[Stored data entries]
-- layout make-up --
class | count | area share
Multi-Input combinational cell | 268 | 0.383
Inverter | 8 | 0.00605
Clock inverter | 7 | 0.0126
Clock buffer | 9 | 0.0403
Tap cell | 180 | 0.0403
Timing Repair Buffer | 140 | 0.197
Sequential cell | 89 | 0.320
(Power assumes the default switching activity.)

> [Activity]: Please filter the entries above down to the lines holding "cell" and copy them.

> [Answer section]:
Multi-Input combinational cell | 268 | 0.383
Tap cell | 180 | 0.0403
Sequential cell | 89 | 0.320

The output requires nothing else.